- **What is expected**: Give back exactly the lines from the one holding "export CTS_CLUSTER_DIAMETER = 30" to the last line of the entries, both included, and nothing more.

- **Stored data**:
File: config.mk
export PLATFORM = sky130hd
export DESIGN_NAME = tdr_update
export DESIGN_NICKNAME = d
export VERILOG_FILES = /design/src/rtl/tdr_pkg.sv /design/src/rtl/tdr_update.sv
export SDC_FILE = /design/constraint.sdc
export NUM_CORES = 1
export LEC_CHECK = 0
export BUFFER_PORTS_ARGS = -buffer_cell sky130_fd_sc_hd__buf_2
export CAP_MARGIN = 25
export CORE_MARGIN = 10
export CORE_UTILIZATION = 40
export CTS_BUF_LIST = sky130_fd_sc_hd__clkbuf_4
export CTS_CLUSTER_DIAMETER = 30
export CTS_CLUSTER_SIZE = 12
export DETAILED_ROUTE_END_ITERATION = 8
export PLACE_DENSITY = 0.61
export SLEW_MARGIN = 20
export SYNTH_ARGS = -nofsm -noshare
export SYNTH_HDL_FRONTEND = slang
export SYNTH_SLANG_ARGS = --single-unit
File: constraint.sdc
create_clock -name clk -period 13.5 [get_ports clk]
set_input_delay 0 -clock clk [delete_from_list [all_inputs] [get_ports clk]]
set_output_delay 0 -clock clk [all_outputs]
set_load 0.1 [all_outputs]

- **Response area**:
export CTS_CLUSTER_DIAMETER = 30
export CTS_CLUSTER_SIZE = 12
export DETAILED_ROUTE_END_ITERATION = 8
export PLACE_DENSITY = 0.61
export SLEW_MARGIN = 20
export SYNTH_ARGS = -nofsm -noshare
export SYNTH_HDL_FRONTEND = slang
export SYNTH_SLANG_ARGS = --single-unit
File: constraint.sdc
create_clock -name clk -period 13.5 [get_ports clk]
set_input_delay 0 -clock clk [delete_from_list [all_inputs] [get_ports clk]]
set_output_delay 0 -clock clk [all_outputs]
set_load 0.1 [all_outputs]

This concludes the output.